Tiene miedo de morir en una explosión, de caer en una emboscada, de acabar prisionero, de ser torturado. Pero sobre todo le aterroriza no poder regresar, no volver a ver los ojos verdes de Ana, de abrazarla y dejar que ella le cure esas heridas que no se ven, porque no sangran, pero que dejan el alma fría y vacía, tal vez para siempre.

Necesita regresar a casa, a los brazos de Ana.

Desde que ha sido testigo de lo que los hombres se hacen unos a otros, le avergüenza sentirse uno de ellos. Le gustaba el hombre que era cuanto estaba junto a ella, cuando aún no conocía los horrores de la guerra, cuando creía que el amor estaba en cada rincón, en cada cosa que veía; también en las formas caprichosas de las nubes. Ahora ya no está seguro de que quede amor en algún lugar del mundo.

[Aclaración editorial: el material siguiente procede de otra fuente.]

**src/rtl/scss_pkg.sv**
```systemverilog
// ----------------------------------------------------------------------------
// scss_pkg
// Shared types, codes and constants for the sensor compensation and
// seven-segment scan block.
// ----------------------------------------------------------------------------
package scss_pkg;

    // field and register widths
    localparam int RAW_W   = 20;
    localparam int CAL_W   = 16;
    localparam int CFG_IDX_W = 2;
    localparam int VAL_W   = 10;
    localparam int DIGIT_W = 4;
    localparam int SLOT_W  = 4;
    localparam int SEG_W   = 8;

    // default scan length
    localparam int SCAN_SLOTS_DEF = 10;

    // calibration reset values
    localparam logic [CAL_W-1:0] CAL_T1_RST = 16'd27504;
    localparam logic [CAL_W-1:0] CAL_T2_RST = 16'd26435;
    localparam logic [CAL_W-1:0] CAL_T3_RST = 16'hFC18;

    // configuration register indexes
    localparam logic [CFG_IDX_W-1:0] REG_CAL_T1 = 2'd0;
    localparam logic [CFG_IDX_W-1:0] REG_CAL_T2 = 2'd1;
    localparam logic [CFG_IDX_W-1:0] REG_CAL_T3 = 2'd2;

    // command codes
    localparam logic CMD_MEASURE = 1'b0;
    localparam logic CMD_TICK    = 1'b1;

    // pressure rule
    localparam int PRES_OFFSET = 1638;
    localparam int PRES_GAIN   = 50;

    // clamp limit
    localparam int VAL_MAX = 999;

    // scan slot codes
    localparam logic [SLOT_W-1:0] SLOT_T_HUND = 4'd0;
    localparam logic [SLOT_W-1:0] SLOT_T_TENS = 4'd1;
    localparam logic [SLOT_W-1:0] SLOT_DOT    = 4'd2;
    localparam logic [SLOT_W-1:0] SLOT_T_ONES = 4'd3;
    localparam logic [SLOT_W-1:0] SLOT_C      = 4'd4;
    localparam logic [SLOT_W-1:0] SLOT_P_HUND = 4'd5;
    localparam logic [SLOT_W-1:0] SLOT_P_TENS = 4'd6;
    localparam logic [SLOT_W-1:0] SLOT_P_ONES = 4'd7;
    localparam logic [SLOT_W-1:0] SLOT_P      = 4'd8;

    // segment patterns
    localparam logic [SEG_W-1:0] SEG_DOT = 8'b1000_0000;
    localparam logic [SEG_W-1:0] SEG_C   = 8'b0011_1001;
    localparam logic [SEG_W-1:0] SEG_P   = 8'b0111_0011;

    // controller states
    typedef enum logic [2:0] {
        S_IDLE,
        S_MUL1,
        S_MUL2,
        S_SUM,
        S_DIG1,
        S_DIG2,
        S_TICK
    } t_state;

    // controller to datapath commands
    typedef struct packed {
        logic load_in;
        logic mul1;
        logic mul2;
        logic sum;
        logic dig1;
        logic dig2;
        logic tick;
    } t_dp_cmd;

    // datapath to controller status
    typedef struct packed {
        logic out_free;
    } t_dp_status;

    // decimal digit to segment pattern
    function automatic logic [SEG_W-1:0] digit_seg(input logic [DIGIT_W-1:0] d);
        logic [SEG_W-1:0] s;
        case (d)
            4'd0:    s = 8'h3F;
            4'd1:    s = 8'h06;
            4'd2:    s = 8'h5B;
            4'd3:    s = 8'h4F;
            4'd4:    s = 8'h66;
            4'd5:    s = 8'h6D;
            4'd6:    s = 8'h7D;
            4'd7:    s = 8'h07;
            4'd8:    s = 8'h7F;
            4'd9:    s = 8'h6F;
            default: s = 8'h00;
        endcase
        return s;
    endfunction

endpackage

```
**src/rtl/scss_ctrl.sv**
```systemverilog
// ----------------------------------------------------------------------------
// scss_ctrl
// Sequencer: accepts items and steps the datapath through compensation,
// digit split and display tick.
// ----------------------------------------------------------------------------
module scss_ctrl (
    input  logic                  i_clk,
    input  logic                  i_rst_n,
    input  logic                  i_valid,
    input  logic                  i_command,
    output logic                  o_ready,
    input  scss_pkg::t_dp_status  i_status,
    output scss_pkg::t_dp_cmd     o_cmd
);

    scss_pkg::t_state r_state;
    scss_pkg::t_state n_state;

    // state register
    always_ff @(posedge i_clk) begin
        if (!i_rst_n) begin
            r_state <= scss_pkg::S_IDLE;
        end else begin
            r_state <= n_state;
        end
    end

    // next state and commands
    always_comb begin
        n_state = r_state;
        o_cmd   = '0;
        o_ready = 1'b0;
        case (r_state)
            scss_pkg::S_IDLE: begin
                o_ready = 1'b1;
                if (i_valid) begin
                    o_cmd.load_in = 1'b1;
                    if (i_command == scss_pkg::CMD_TICK) begin
                        n_state = scss_pkg::S_TICK;
                    end else begin
                        n_state = scss_pkg::S_MUL1;
                    end
                end
            end
            scss_pkg::S_MUL1: begin
                o_cmd.mul1 = 1'b1;
                n_state    = scss_pkg::S_MUL2;
            end
            scss_pkg::S_MUL2: begin
                o_cmd.mul2 = 1'b1;
                n_state    = scss_pkg::S_SUM;
            end
            scss_pkg::S_SUM: begin
                o_cmd.sum = 1'b1;
                n_state   = scss_pkg::S_DIG1;
            end
            scss_pkg::S_DIG1: begin
                o_cmd.dig1 = 1'b1;
                n_state    = scss_pkg::S_DIG2;
            end
            scss_pkg::S_DIG2: begin
                o_cmd.dig2 = 1'b1;
                n_state    = scss_pkg::S_IDLE;
            end
            scss_pkg::S_TICK: begin
                // wait until the output register can take the pattern
                if (i_status.out_free) begin
                    o_cmd.tick = 1'b1;
                    n_state    = scss_pkg::S_IDLE;
                end
            end
            default: begin
                n_state = scss_pkg::S_IDLE;
            end
        endcase
    end

endmodule

```
**src/rtl/scss_dp.sv**
```systemverilog
// ----------------------------------------------------------------------------
// scss_dp
// Datapath: calibration registers, compensation multipliers, clamp,
// decimal digit split, scan slot and output register.
// ----------------------------------------------------------------------------
module scss_dp #(
    parameter int SCAN_SLOTS = scss_pkg::SCAN_SLOTS_DEF
) (
    input  logic                                i_clk,
    input  logic                                i_rst_n,
    // configuration
    input  logic                                i_cfg_we,
    input  logic [scss_pkg::CFG_IDX_W-1:0]      i_cfg_index,
    input  logic [scss_pkg::CAL_W-1:0]          i_cfg_data,
    // input payload
    input  logic [scss_pkg::RAW_W-1:0]          i_raw_temp,
    input  logic [scss_pkg::RAW_W-1:0]          i_raw_pressure,
    // output channel
    output logic                                o_valid,
    input  logic                                i_ready,
    output logic [scss_pkg::SEG_W-1:0]          o_segment_code,
    output logic [scss_pkg::SLOT_W-1:0]         o_slot_shown,
    // sequencer link
    input  scss_pkg::t_dp_cmd                   i_cmd,
    output scss_pkg::t_dp_status                o_status
);

    localparam logic [scss_pkg::SLOT_W-1:0] SLOT_LAST = scss_pkg::SLOT_W'(SCAN_SLOTS - 1);

    // calibration registers
    logic        [15:0] r_cal_t1;
    logic signed [15:0] r_cal_t2;
    logic signed [15:0] r_cal_t3;

    // latched raw inputs and intermediate products
    logic        [19:0] r_adc;
    logic        [19:0] r_rp;
    logic signed [33:0] r_prod1;
    logic        [31:0] r_sq;
    logic signed [36:0] r_prod2;
    logic signed [25:0] r_pr;
    logic        [9:0]  r_temp;
    logic        [9:0]  r_pres;
    logic        [3:0]  r_hund_t;
    logic        [3:0]  r_hund_p;
    logic        [6:0]  r_rem_t;
    logic        [6:0]  r_rem_p;

    // displayed digits
    logic [3:0] r_t_hund, r_t_tens, r_t_ones;
    logic [3:0] r_p_hund, r_p_tens, r_p_ones;

    // scan and output
    logic [3:0] r_slot;
    logic       r_out_valid;
    logic [7:0] r_seg;
    logic [3:0] r_slot_shown;

    // first products
    logic signed [17:0] w_d1;
    logic signed [16:0] w_d2;
    logic signed [33:0] w_sq_full;
    logic signed [18:0] w_pd;

    // second products
    logic signed [20:0] w_sq_sh;

    // sum and clamp
    logic signed [24:0] w_fine;
    logic signed [15:0] w_tenths;
    logic        [9:0]  w_temp_clamp;
    logic        [9:0]  w_pres_clamp;

    // digit split
    logic [15:0] w_qt_prod, w_qp_prod;
    logic [3:0]  w_qt, w_qp;
    logic [9:0]  w_qt_sub, w_qp_sub;
    logic [14:0] w_tt_prod, w_tp_prod;
    logic [3:0]  w_tt, w_tp;
    logic [6:0]  w_tt_sub, w_tp_sub;

    // tick decode
    logic [7:0] w_code;
    logic       w_shown;

    assign w_d1      = $signed(18'(r_adc[19:3]) - {1'b0, r_cal_t1, 1'b0});
    assign w_d2      = $signed(17'(r_adc[19:4]) - {1'b0, r_cal_t1});
    assign w_sq_full = w_d2 * w_d2;
    assign w_pd      = $signed({1'b0, r_rp[19:2]}) - 19'sd1638;
    assign w_sq_sh   = $signed({1'b0, r_sq[31:12]});

    assign w_fine   = 25'(r_prod1 >>> 11) + 25'(r_prod2 >>> 14);
    assign w_tenths = 16'(w_fine >>> 9);

    // temperature: non-positive fine value reads as zero
    always_comb begin
        if (w_fine <= 25'sd0) begin
            w_temp_clamp = '0;
        end else if (w_tenths > 16'(scss_pkg::VAL_MAX)) begin
            w_temp_clamp = 10'(scss_pkg::VAL_MAX);
        end else begin
            w_temp_clamp = w_tenths[9:0];
        end
    end

    // pressure clamp
    always_comb begin
        if (r_pr < 26'sd0) begin
            w_pres_clamp = '0;
        end else if (r_pr > 26'(scss_pkg::VAL_MAX)) begin
            w_pres_clamp = 10'(scss_pkg::VAL_MAX);
        end else begin
            w_pres_clamp = r_pr[9:0];
        end
    end

    // hundreds by reciprocal: v/100 = (v*41)>>12 for v below 1000
    assign w_qt_prod = 16'(r_temp) * 16'd41;
    assign w_qp_prod = 16'(r_pres) * 16'd41;
    assign w_qt      = w_qt_prod[15:12];
    assign w_qp      = w_qp_prod[15:12];
    assign w_qt_sub  = 10'(w_qt) * 10'd100;
    assign w_qp_sub  = 10'(w_qp) * 10'd100;

    // tens by reciprocal: r/10 = (r*205)>>11 for r below 100
    assign w_tt_prod = 15'(r_rem_t) * 15'd205;
    assign w_tp_prod = 15'(r_rem_p) * 15'd205;
    assign w_tt      = w_tt_prod[14:11];
    assign w_tp      = w_tp_prod[14:11];
    assign w_tt_sub  = 7'(w_tt) * 7'd10;
    assign w_tp_sub  = 7'(w_tp) * 7'd10;

    // slot decode
    always_comb begin
        w_shown = 1'b1;
        w_code  = '0;
        case (r_slot)
            scss_pkg::SLOT_T_HUND: w_code = scss_pkg::digit_seg(r_t_hund);
            scss_pkg::SLOT_T_TENS: w_code = scss_pkg::digit_seg(r_t_tens);
            scss_pkg::SLOT_DOT:    w_code = scss_pkg::SEG_DOT;
            scss_pkg::SLOT_T_ONES: w_code = scss_pkg::digit_seg(r_t_ones);
            scss_pkg::SLOT_C:      w_code = scss_pkg::SEG_C;
            scss_pkg::SLOT_P_HUND: w_code = scss_pkg::digit_seg(r_p_hund);
            scss_pkg::SLOT_P_TENS: w_code = scss_pkg::digit_seg(r_p_tens);
            scss_pkg::SLOT_P_ONES: w_code = scss_pkg::digit_seg(r_p_ones);
            scss_pkg::SLOT_P:      w_code = scss_pkg::SEG_P;
            default:               w_shown = 1'b0;
        endcase
    end

    // calibration register writes
    always_ff @(posedge i_clk) begin
        if (!i_rst_n) begin
            r_cal_t1 <= scss_pkg::CAL_T1_RST;
            r_cal_t2 <= $signed(scss_pkg::CAL_T2_RST);
            r_cal_t3 <= $signed(scss_pkg::CAL_T3_RST);
        end else if (i_cfg_we) begin
            case (i_cfg_index)
                scss_pkg::REG_CAL_T1: r_cal_t1 <= i_cfg_data;
                scss_pkg::REG_CAL_T2: r_cal_t2 <= $signed(i_cfg_data);
                scss_pkg::REG_CAL_T3: r_cal_t3 <= $signed(i_cfg_data);
                default: ;
            endcase
        end
    end

    // compensation pipeline payload
    always_ff @(posedge i_clk) begin
        if (i_cmd.load_in) begin
            r_adc <= i_raw_temp;
            r_rp  <= i_raw_pressure;
        end
        if (i_cmd.mul1) begin
            r_prod1 <= w_d1 * r_cal_t2;
            r_sq    <= w_sq_full[31:0];
        end
        if (i_cmd.mul2) begin
            r_prod2 <= w_sq_sh * r_cal_t3;
            r_pr    <= w_pd * 26'sd50;
        end
        if (i_cmd.sum) begin
            r_temp <= w_temp_clamp;
            r_pres <= w_pres_clamp;
        end
        if (i_cmd.dig1) begin
            r_hund_t <= w_qt;
            r_hund_p <= w_qp;
            r_rem_t  <= 7'(r_temp - w_qt_sub);
            r_rem_p  <= 7'(r_pres - w_qp_sub);
        end
    end

    // displayed digits
    always_ff @(posedge i_clk) begin
        if (!i_rst_n) begin
            r_t_hund <= '0;
            r_t_tens <= '0;
            r_t_ones <= '0;
            r_p_hund <= '0;
            r_p_tens <= '0;
            r_p_ones <= '0;
        end else if (i_cmd.dig2) begin
            r_t_hund <= r_hund_t;
            r_t_tens <= w_tt;
            r_t_ones <= 4'(r_rem_t - w_tt_sub);
            r_p_hund <= r_hund_p;
            r_p_tens <= w_tp;
            r_p_ones <= 4'(r_rem_p - w_tp_sub);
        end
    end

    // scan slot and output register
    always_ff @(posedge i_clk) begin
        if (!i_rst_n) begin
            r_slot      <= '0;
            r_out_valid <= 1'b0;
        end else begin
            if (i_cmd.tick) begin
                if (r_slot == SLOT_LAST) begin
                    r_slot <= '0;
                end else begin
                    r_slot <= r_slot + 4'd1;
                end
            end
            // a new pattern fills the register, a transfer empties it
            if (i_cmd.tick && w_shown) begin
                r_out_valid <= 1'b1;
            end else if (r_out_valid && i_ready) begin
                r_out_valid <= 1'b0;
            end
        end
    end

    always_ff @(posedge i_clk) begin
        if (i_cmd.tick && w_shown) begin
            r_seg        <= w_code;
            r_slot_shown <= r_slot;
        end
    end

    assign o_valid           = r_out_valid;
    assign o_segment_code    = r_seg;
    assign o_slot_shown      = r_slot_shown;
    assign o_status.out_free = !r_out_valid || i_ready;

endmodule

```
**src/rtl/sensor_compensate_segment_scan.sv**
```systemverilog
// ----------------------------------------------------------------------------
// sensor_compensate_segment_scan
// Temperature and pressure compensation with a seven-segment display scan.
// ----------------------------------------------------------------------------
// Measure item: two multiply steps, sum and clamp, then two reciprocal
//   digit-split steps before the next ready; no result.
// Tick item: passes the tick state, then the pattern enters the output
//   register, later only while a previous pattern waits; a blank slot loads none.
// Reset (synchronous, active low): calibration words to defaults, digits and
//   scan slot to zero, output empty. No clearing pass.
module sensor_compensate_segment_scan #(
    parameter int SCAN_SLOTS = scss_pkg::SCAN_SLOTS_DEF
) (
    input  logic                            i_clk,
    input  logic                            i_rst_n,
    // configuration write port
    input  logic                            i_cfg_we,
    input  logic [scss_pkg::CFG_IDX_W-1:0]  i_cfg_index,
    input  logic [scss_pkg::CAL_W-1:0]      i_cfg_data,
    // input channel
    input  logic                            i_valid,
    output logic                            o_ready,
    input  logic                            i_command,
    input  logic [scss_pkg::RAW_W-1:0]      i_raw_temp,
    input  logic [scss_pkg::RAW_W-1:0]      i_raw_pressure,
    // output channel
    output logic                            o_valid,
    input  logic                            i_ready,
    output logic [scss_pkg::SEG_W-1:0]      o_segment_code,
    output logic [scss_pkg::SLOT_W-1:0]     o_slot_shown
);

    scss_pkg::t_dp_cmd    w_cmd;
    scss_pkg::t_dp_status w_status;

    // sequencer
    scss_ctrl u_ctrl (
        .i_clk     (i_clk),
        .i_rst_n   (i_rst_n),
        .i_valid   (i_valid),
        .i_command (i_command),
        .o_ready   (o_ready),
        .i_status  (w_status),
        .o_cmd     (w_cmd)
    );

    // datapath
    scss_dp #(
        .SCAN_SLOTS (SCAN_SLOTS)
    ) u_dp (
        .i_clk          (i_clk),
        .i_rst_n        (i_rst_n),
        .i_cfg_we       (i_cfg_we),
        .i_cfg_index    (i_cfg_index),
        .i_cfg_data     (i_cfg_data),
        .i_raw_temp     (i_raw_temp),
        .i_raw_pressure (i_raw_pressure),
        .o_valid        (o_valid),
        .i_ready        (i_ready),
        .o_segment_code (o_segment_code),
        .o_slot_shown   (o_slot_shown),
        .i_cmd          (w_cmd),
        .o_status       (w_status)
    );

endmodule

```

Por eso necesita regresar.

Para mirarse en los amados ojos verdes, para escuchar su voz, para embriagarse con su risa, para sentir sus delicados dedos acariciándole el torso desnudo, para volver a sentir amor, y deseo, y ganas de vivir.

Porque no termina de entender, cómo, a pesar de que le separan más de cuatro mil kilómetros de su vida, su corazón puede seguir latiendo con tanta fuerza.